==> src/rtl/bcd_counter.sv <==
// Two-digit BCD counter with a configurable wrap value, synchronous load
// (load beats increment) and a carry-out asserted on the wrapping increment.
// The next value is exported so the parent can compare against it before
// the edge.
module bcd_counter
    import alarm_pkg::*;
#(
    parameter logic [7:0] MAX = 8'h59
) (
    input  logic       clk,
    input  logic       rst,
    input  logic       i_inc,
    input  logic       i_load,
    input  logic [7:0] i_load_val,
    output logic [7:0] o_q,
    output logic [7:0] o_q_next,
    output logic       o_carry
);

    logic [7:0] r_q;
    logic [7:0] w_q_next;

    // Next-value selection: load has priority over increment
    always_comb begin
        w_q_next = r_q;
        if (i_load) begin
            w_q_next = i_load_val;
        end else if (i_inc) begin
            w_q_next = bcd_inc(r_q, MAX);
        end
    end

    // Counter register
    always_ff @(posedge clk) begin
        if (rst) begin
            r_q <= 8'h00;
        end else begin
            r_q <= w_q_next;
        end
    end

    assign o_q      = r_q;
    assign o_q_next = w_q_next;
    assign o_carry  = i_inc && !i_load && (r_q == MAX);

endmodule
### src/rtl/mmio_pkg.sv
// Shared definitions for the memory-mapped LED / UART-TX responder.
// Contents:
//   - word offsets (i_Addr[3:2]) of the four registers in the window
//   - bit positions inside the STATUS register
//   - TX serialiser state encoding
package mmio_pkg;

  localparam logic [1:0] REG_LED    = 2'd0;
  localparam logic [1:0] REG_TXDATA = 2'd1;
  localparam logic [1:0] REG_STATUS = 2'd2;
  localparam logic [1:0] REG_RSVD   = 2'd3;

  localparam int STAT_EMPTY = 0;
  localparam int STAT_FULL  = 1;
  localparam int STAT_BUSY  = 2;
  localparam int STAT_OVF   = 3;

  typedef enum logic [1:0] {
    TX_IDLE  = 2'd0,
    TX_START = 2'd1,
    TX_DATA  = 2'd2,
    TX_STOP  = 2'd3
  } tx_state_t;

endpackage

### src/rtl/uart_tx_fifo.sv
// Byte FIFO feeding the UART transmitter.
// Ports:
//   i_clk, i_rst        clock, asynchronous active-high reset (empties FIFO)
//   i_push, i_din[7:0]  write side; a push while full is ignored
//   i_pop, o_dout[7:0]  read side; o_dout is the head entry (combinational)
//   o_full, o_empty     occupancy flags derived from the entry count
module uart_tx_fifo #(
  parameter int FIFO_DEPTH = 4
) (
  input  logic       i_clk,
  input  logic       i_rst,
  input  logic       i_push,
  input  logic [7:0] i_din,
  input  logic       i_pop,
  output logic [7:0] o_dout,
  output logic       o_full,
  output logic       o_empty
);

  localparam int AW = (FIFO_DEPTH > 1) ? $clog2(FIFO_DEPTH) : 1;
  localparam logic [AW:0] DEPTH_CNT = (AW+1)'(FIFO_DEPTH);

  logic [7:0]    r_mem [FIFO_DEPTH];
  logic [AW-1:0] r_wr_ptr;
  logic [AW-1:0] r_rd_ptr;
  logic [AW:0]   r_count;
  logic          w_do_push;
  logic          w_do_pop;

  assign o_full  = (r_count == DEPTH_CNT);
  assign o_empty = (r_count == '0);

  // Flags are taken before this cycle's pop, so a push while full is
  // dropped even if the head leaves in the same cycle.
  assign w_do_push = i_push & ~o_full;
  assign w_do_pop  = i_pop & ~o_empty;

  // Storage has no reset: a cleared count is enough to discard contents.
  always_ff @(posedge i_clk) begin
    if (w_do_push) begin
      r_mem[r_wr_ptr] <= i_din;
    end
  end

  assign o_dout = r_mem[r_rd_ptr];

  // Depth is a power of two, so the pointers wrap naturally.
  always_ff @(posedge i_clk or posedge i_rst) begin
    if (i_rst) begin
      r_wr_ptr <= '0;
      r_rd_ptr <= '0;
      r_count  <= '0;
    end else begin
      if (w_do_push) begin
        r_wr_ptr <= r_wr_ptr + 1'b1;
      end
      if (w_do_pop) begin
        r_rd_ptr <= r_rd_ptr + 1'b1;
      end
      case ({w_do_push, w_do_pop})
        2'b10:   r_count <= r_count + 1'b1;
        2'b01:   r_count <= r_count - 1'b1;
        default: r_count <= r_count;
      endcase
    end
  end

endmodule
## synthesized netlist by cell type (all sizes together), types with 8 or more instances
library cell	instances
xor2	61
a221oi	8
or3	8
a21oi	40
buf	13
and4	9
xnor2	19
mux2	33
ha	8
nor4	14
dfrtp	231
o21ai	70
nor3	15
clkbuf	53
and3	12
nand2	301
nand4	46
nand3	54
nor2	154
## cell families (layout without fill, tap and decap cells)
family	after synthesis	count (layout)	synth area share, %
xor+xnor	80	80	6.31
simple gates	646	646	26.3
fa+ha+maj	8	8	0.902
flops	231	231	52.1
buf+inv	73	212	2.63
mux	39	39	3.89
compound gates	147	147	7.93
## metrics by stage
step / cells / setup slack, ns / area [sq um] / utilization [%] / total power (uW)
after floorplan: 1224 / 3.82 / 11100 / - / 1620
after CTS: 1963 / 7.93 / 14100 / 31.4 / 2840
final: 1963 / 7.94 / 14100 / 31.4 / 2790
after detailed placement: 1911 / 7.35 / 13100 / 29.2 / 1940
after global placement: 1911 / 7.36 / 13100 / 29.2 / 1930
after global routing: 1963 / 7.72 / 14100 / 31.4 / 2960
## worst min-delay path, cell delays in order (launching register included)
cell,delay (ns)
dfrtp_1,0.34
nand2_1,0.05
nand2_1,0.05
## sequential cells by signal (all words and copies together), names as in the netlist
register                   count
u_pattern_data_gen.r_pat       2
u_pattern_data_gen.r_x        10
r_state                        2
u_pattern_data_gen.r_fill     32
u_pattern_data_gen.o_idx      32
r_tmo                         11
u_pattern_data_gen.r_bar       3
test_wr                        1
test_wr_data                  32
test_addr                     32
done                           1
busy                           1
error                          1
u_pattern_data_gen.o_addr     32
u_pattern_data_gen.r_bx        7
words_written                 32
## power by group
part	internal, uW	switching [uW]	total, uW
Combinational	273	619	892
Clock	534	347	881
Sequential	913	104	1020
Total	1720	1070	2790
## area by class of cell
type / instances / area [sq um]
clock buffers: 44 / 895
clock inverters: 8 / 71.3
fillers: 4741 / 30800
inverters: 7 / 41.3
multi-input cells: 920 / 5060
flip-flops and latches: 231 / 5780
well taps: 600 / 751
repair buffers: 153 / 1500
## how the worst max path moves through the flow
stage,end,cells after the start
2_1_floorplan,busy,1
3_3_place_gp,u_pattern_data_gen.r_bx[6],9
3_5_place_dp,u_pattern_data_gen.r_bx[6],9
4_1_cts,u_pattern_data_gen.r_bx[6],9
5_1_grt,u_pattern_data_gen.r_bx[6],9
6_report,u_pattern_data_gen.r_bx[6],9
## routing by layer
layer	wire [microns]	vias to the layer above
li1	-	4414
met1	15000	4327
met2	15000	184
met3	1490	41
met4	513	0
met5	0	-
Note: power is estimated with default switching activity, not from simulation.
--------
> [TASK INSTRUCTIONS] Starting at the line that contains "the layer above", write out every line through the last one in the data above, exactly as it stands.

> [EXERCISE SOLUTION]
layer	wire [microns]	vias to the layer above
li1	-	4414
met1	15000	4327
met2	15000	184
met3	1490	41
met4	513	0
met5	0	-
Note: power is estimated with default switching activity, not from simulation.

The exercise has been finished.